The converted ship would have been 180.4 m long at the waterline and 192.5 m long overall. She would have had a beam of 24.4 m and a draft of 5.6 m as designed. Her designed displacement would have been 11400 LT. The ship's propulsion system consisted of two sets of Rateau-Bretagne geared steam turbines, with steam supplied by four Indret ultra-high-pressure water-tube boilers. The engines were rated at 10000 shp and would have provided a top speed of 32 kn. The carrier would have had a range of 7000 nmi at a cruising speed of 19 kn.

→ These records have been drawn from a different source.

## config.mk

```make
export PLATFORM = sky130hd
export DESIGN_NAME = hd_line_crc_check
export DESIGN_NICKNAME = d
export VERILOG_FILES = /design/src/rtl/hd_crc_pkg.sv /design/src/rtl/hd_crc_core.sv /design/src/rtl/hd_crc_chan.sv /design/src/rtl/hd_line_crc_check.sv
export SDC_FILE = /design/constraint.sdc
export NUM_CORES = 1
export LEC_CHECK = 0
export ABC_AREA = 0
export BUFFER_PORTS_ARGS = -buffer_cell sky130_fd_sc_hd__buf_2
export CORE_ASPECT_RATIO = 0.6
export CORE_MARGIN = 2
export CORE_UTILIZATION = 35
export CTS_BUF_LIST = sky130_fd_sc_hd__clkbuf_2
export DETAILED_ROUTE_END_ITERATION = 8
export HOLD_SLACK_MARGIN = 0.03
export SYNTH_ARGS = -nofsm -noshare
export SYNTH_HDL_FRONTEND = slang
export SYNTH_SLANG_ARGS = --single-unit
```

## constraint.sdc

```tcl
create_clock -name clk -period 1.7 [get_ports clk]
set_clock_uncertainty 0.15 [all_clocks]
set_input_delay 0.255 -clock clk [delete_from_list [all_inputs] [get_ports clk]]
set_output_delay 0.255 -clock clk [all_outputs]
set_load 0.05 [all_outputs]
```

As converted, the ship was to be armed with several types of anti-aircraft guns. The heavy anti-aircraft battery consisted of twelve 10.5 cm SK C/33 guns in twin mountings. The mounts were the Dopp LC/31 type, originally designed for earlier 8.8 cm SK C/31 guns. The LC/31 mounting was triaxially stabilized and capable of elevating to 80°. This enabled the guns to engage targets up to a ceiling of 12500 m. Against surface targets, the guns had a maximum range of 17700 m. The guns fired fixed ammunition weighing 15.1 kg; the guns could fire HE and HE incendiary rounds, as well as illumination shells.

Close-range anti-aircraft weaponry consisted of twelve 3.7 cm SK C/30 guns and twenty-four 2 cm Flak 38 guns. The 3.7 cm gun was a single-shot gun, with a rate of fire of around 30 rounds per minute. At its maximum elevation of 85°, the gun had a ceiling of 6800 m. The 2 cm gun was a magazine-fed automatic weapon, firing at up to 500 rounds per minute. Twenty and forty-round magazines were supplied for the guns.

The ship's aircraft facilities consisted of a 177.5 m long, 24 m wide flight deck and two elevators. Aircraft were handled in a single hangar, which was 142 m long and 18.6 m wide. The ship's air complement was to have consisted of eleven Bf 109 fighters and twelve Ju 87 Stuka dive bombers. The Bf 109 fighters were a navalized version of the "E" model, designated as Bf 109T. Their wings were longer than the land-based model to allow for shorter take-off. The Ju 87s were to have been the "E" variant, which was a navalized version of the Ju 87D, and were modified for catapult launches and were equipped with arresting gear.